Chris Bourke: A history of 'chur'

From Sunday Morning, 10:30 am on 26 March 2023

Music historian and AudioCulture writer Chris Bourke tells Anna Thomas about the history of the word "chur" and its roots in the 1960s with showtime performers, like the Howard Morrison Quartet.

The Howard Morrison Quartet Photo:

Here is an extract of Chris's article about the evolution of 'Chur' for Audioculture:

" In the past couple of decades, “chur” has become common usage, taking over from the place “choice” had in the language in the early 80s. While the words can sometimes have a similar meaning – “thanks” or “that’s good” – they don’t always mean the same thing....

The phrase emerged from the Showtime Spectacular tour of 1961, a national tour headlined by the Howard Morrison Quartet at their peak, plus Toni Williams, Kim Krueger, and backing musicians such as Bob Paris and Bruce King.

It was invented by a magician/ventriloquist on the bill, Jon Zealando. The Quartet was fascinated by his ability to speak without moving his lips when working with his metal robot puppet....

In his 1992 memoir, Howard (ghost-written by John Costello), the singer explains that the “secret language” went further than chur, doy. He says that while socialising after a show one night, he and Merito were speaking in te reo to each other. “A woman in a group nearby said we were arrogant and rude for speaking Māori. We were so innocent – I’ll use that word rather than stupid – that we apologised. But as a direct consequence of that we started a language of our own.”

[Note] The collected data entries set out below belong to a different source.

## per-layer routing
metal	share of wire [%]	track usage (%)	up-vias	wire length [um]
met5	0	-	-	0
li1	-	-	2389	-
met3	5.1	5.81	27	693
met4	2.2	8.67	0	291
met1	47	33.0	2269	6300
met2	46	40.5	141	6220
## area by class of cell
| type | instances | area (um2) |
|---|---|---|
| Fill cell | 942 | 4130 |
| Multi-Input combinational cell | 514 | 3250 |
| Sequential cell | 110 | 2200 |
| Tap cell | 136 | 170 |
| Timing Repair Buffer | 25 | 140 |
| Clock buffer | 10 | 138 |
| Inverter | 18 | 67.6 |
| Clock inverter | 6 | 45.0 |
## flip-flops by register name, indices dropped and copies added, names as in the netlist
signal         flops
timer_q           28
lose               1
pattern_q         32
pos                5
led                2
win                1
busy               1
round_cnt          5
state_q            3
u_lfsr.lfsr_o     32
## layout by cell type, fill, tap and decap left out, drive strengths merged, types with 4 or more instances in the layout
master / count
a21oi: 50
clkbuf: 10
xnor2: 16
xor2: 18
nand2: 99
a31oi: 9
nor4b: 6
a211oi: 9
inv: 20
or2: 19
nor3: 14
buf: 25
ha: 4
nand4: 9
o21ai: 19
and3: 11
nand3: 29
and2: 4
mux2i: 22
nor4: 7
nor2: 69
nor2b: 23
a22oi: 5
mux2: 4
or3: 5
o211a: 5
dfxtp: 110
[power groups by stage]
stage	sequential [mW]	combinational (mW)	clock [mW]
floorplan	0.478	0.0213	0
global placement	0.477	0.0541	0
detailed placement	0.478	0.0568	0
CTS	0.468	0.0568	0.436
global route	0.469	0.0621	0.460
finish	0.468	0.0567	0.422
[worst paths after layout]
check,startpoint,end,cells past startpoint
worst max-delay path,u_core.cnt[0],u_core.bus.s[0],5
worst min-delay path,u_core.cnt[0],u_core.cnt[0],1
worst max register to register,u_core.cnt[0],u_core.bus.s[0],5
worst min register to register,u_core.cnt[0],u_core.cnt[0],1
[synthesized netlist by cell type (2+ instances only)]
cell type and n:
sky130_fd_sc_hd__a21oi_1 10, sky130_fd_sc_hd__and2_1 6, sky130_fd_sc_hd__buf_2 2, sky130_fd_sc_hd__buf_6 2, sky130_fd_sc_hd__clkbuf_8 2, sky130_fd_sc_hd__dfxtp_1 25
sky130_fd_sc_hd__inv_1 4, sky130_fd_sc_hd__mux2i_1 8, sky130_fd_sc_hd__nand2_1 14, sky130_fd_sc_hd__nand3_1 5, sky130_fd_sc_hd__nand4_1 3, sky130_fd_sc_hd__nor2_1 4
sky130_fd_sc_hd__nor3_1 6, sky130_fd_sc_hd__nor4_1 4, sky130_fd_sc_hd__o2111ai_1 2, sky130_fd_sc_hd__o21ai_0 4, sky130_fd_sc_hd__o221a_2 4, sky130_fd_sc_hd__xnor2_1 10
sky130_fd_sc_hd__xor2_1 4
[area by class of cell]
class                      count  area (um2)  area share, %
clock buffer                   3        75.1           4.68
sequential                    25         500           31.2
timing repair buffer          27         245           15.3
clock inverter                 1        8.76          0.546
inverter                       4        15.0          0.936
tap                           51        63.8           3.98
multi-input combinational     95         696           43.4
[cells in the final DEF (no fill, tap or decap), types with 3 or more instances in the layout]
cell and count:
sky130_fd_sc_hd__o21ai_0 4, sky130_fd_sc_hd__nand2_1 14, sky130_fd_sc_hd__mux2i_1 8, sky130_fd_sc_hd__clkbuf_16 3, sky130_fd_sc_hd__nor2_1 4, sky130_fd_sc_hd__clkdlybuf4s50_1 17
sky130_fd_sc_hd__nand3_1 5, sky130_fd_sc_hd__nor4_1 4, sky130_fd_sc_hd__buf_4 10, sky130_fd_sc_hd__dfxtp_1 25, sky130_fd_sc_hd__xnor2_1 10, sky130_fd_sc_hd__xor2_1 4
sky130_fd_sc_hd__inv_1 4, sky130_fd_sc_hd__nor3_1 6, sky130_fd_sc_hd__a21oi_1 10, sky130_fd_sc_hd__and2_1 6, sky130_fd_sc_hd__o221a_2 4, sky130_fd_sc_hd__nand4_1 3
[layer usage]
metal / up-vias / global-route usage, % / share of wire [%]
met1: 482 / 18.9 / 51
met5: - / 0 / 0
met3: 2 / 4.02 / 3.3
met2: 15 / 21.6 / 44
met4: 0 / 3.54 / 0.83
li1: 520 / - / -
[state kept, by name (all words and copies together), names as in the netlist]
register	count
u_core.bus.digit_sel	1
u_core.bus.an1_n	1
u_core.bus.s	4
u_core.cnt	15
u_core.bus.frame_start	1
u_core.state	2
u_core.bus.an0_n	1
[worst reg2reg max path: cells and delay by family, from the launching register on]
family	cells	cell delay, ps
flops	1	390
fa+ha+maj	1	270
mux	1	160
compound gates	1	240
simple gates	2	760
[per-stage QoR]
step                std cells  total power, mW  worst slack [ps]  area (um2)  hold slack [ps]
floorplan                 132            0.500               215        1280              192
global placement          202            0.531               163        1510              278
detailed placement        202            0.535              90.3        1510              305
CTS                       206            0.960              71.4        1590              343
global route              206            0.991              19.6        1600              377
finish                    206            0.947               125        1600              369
===== src/rtl/pc_fetch_stage.sv =====
// Instruction-fetch front end: PC register, fetch request, branch redirect, stall and IF/ID load.
// Optional macro PC_FETCH_PERF_EN adds saturating fetch/bubble performance counters.
//
// state | meaning
// BOOT  | first cycle after reset, no fetch request
// RUN   | normal fetch, redirect and stall handling
// HALT  | misaligned redirect seen; frozen until reset
module pc_fetch_stage #(
  parameter int unsigned       WIDTH    = 32,
  parameter logic [WIDTH-1:0]  RESET_PC = 32'h0000_0000,
  parameter int unsigned       INCR     = 4
) (
  input  logic             clk__i,
  input  logic             rst_n__i,
  input  logic             stall__i,
  input  logic             branch_taken__i,
  input  logic [WIDTH-1:0] branch_target__i,
  output logic [WIDTH-1:0] adder_a__o,
  output logic [WIDTH-1:0] adder_b__o,
  input  logic [WIDTH-1:0] seq_next__i,
  output logic             imem_req__o,
  output logic [WIDTH-1:0] imem_addr__o,
  input  logic             imem_ready__i,
  input  logic [31:0]      imem_data__i,
  output logic [WIDTH-1:0] pc__o,
  output logic             ifid_valid__o,
  output logic [31:0]      ifid_instr__o,
  output logic [WIDTH-1:0] ifid_pc4__o,
  output logic             align_err__o
`ifdef PC_FETCH_PERF_EN
  ,
  output logic [31:0]      perf_fetch__o,
  output logic [31:0]      perf_bubble__o
`endif
);

  typedef enum logic [1:0] {
    ST_BOOT = 2'd0,
    ST_RUN  = 2'd1,
    ST_HALT = 2'd2
  } state_t;

  state_t           state_q, state_d;
  logic [WIDTH-1:0] pc_q, pc_d;
  logic             valid_q, valid_d;
  logic [31:0]      instr_q, instr_d;
  logic [WIDTH-1:0] pc4_q, pc4_d;
  logic             err_q, err_d;
  logic             fetch_load;
  logic             bubble_load;

  assign imem_req__o   = (state_q == ST_RUN) && !stall__i;
  assign imem_addr__o  = pc_q;
  assign adder_a__o    = pc_q;
  assign adder_b__o    = WIDTH'(INCR);
  assign pc__o         = pc_q;
  assign ifid_valid__o = valid_q;
  assign ifid_instr__o = instr_q;
  assign ifid_pc4__o   = pc4_q;
  assign align_err__o  = err_q;

  always_comb begin
    state_d     = state_q;
    pc_d        = pc_q;
    valid_d     = valid_q;
    instr_d     = instr_q;
    pc4_d       = pc4_q;
    err_d       = err_q;
    fetch_load  = 1'b0;
    bubble_load = 1'b0;
    case (state_q)
      ST_BOOT: state_d = ST_RUN;
      ST_RUN: begin
        bubble_load = !stall__i;
        if (branch_taken__i && (branch_target__i[1:0] != 2'b00)) begin
          err_d   = 1'b1;
          valid_d = 1'b0;
          state_d = ST_HALT;
        end else if (branch_taken__i) begin
          // redirect wins over stall and drops a fetch returning this cycle
          pc_d    = branch_target__i;
          valid_d = 1'b0;
        end else if (stall__i) begin
          pc_d = pc_q;
        end else if (imem_ready__i) begin
          pc_d        = seq_next__i;
          instr_d     = imem_data__i;
          pc4_d       = seq_next__i;
          valid_d     = 1'b1;
          fetch_load  = 1'b1;
          bubble_load = 1'b0;
        end else begin
          valid_d = 1'b0;
        end
      end
      ST_HALT: valid_d = 1'b0;
      default: state_d = ST_HALT;
    endcase
  end

  always_ff @(posedge clk__i or negedge rst_n__i) begin
    if (!rst_n__i) begin
      state_q <= ST_BOOT;
      pc_q    <= RESET_PC;
      valid_q <= 1'b0;
      instr_q <= '0;
      pc4_q   <= '0;
      err_q   <= 1'b0;
    end else begin
      state_q <= state_d;
      pc_q    <= pc_d;
      valid_q <= valid_d;
      instr_q <= instr_d;
      pc4_q   <= pc4_d;
      err_q   <= err_d;
    end
  end

`ifdef PC_FETCH_PERF_EN
  logic [31:0] perf_fetch_q, perf_fetch_d;
  logic [31:0] perf_bubble_q, perf_bubble_d;

  always_comb begin
    perf_fetch_d  = perf_fetch_q;
    perf_bubble_d = perf_bubble_q;
    if (fetch_load && (perf_fetch_q != 32'hFFFF_FFFF))
      perf_fetch_d = perf_fetch_q + 32'd1;
    if (bubble_load && (perf_bubble_q != 32'hFFFF_FFFF))
      perf_bubble_d = perf_bubble_q + 32'd1;
  end

  always_ff @(posedge clk__i or negedge rst_n__i) begin
    if (!rst_n__i) begin
      perf_fetch_q  <= '0;
      perf_bubble_q <= '0;
    end else begin
      perf_fetch_q  <= perf_fetch_d;
      perf_bubble_q <= perf_bubble_d;
    end
  end

  assign perf_fetch__o  = perf_fetch_q;
  assign perf_bubble__o = perf_bubble_q;
`else
  logic unused_perf;
  assign unused_perf = fetch_load ^ bubble_load;
`endif

endmodule
File: config.mk
export PLATFORM = sky130hd
export DESIGN_NAME = na_wb_sched_flat
export DESIGN_NICKNAME = d
export VERILOG_FILES = /design/src/rtl/na_wb_sched_pkg.sv /design/src/rtl/na_wb_sched_if.sv /design/src/rtl/na_wb_sched_watchdog.sv /design/src/rtl/na_wb_sched.sv /design/src/flat_wrapper.sv
export SDC_FILE = /design/constraint.sdc
export NUM_CORES = 1
export LEC_CHECK = 0
export ABC_CLOCK_PERIOD_IN_PS = 1770
export CAP_MARGIN = 20
export CORE_MARGIN = 3
export CORE_UTILIZATION = 29
export CTS_CLUSTER_SIZE = 14
export DETAILED_ROUTE_END_ITERATION = 8
export HOLD_SLACK_MARGIN = 0.06
export PLACE_DENSITY = 0.87
export RECOVER_POWER = 25
export SETUP_SLACK_MARGIN = 0.05
export SLEW_MARGIN = 20
export SYNTH_ARGS = -nofsm -noshare
export SYNTH_HDL_FRONTEND = slang
export SYNTH_SLANG_ARGS = --single-unit
File: constraint.sdc
create_clock -name clk -period 1.77 [get_ports clk]
set_input_delay 0.177 -clock clk [delete_from_list [all_inputs] [get_ports clk]]
set_output_delay 0.177 -clock clk [all_outputs]
set_load 0.01 [all_outputs]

Chur turns up regularly in online farewells to deceased musicians from their peers. And in the last couple of decades, the word is now used frequently outside of the music community. Piripi Walker, manager of Te Upoko O te Ika – the first iwi radio station, in Wellington – noticed that the hosts in the 1990s regularly used the word on air and with each other, usually as “chur, bro”.

And now Chur is in the Oxford English Dictionary, an example of how language continually evolves, and how not just te reo but also vernacular Māori expressions are entering and shaping Aotearoa English."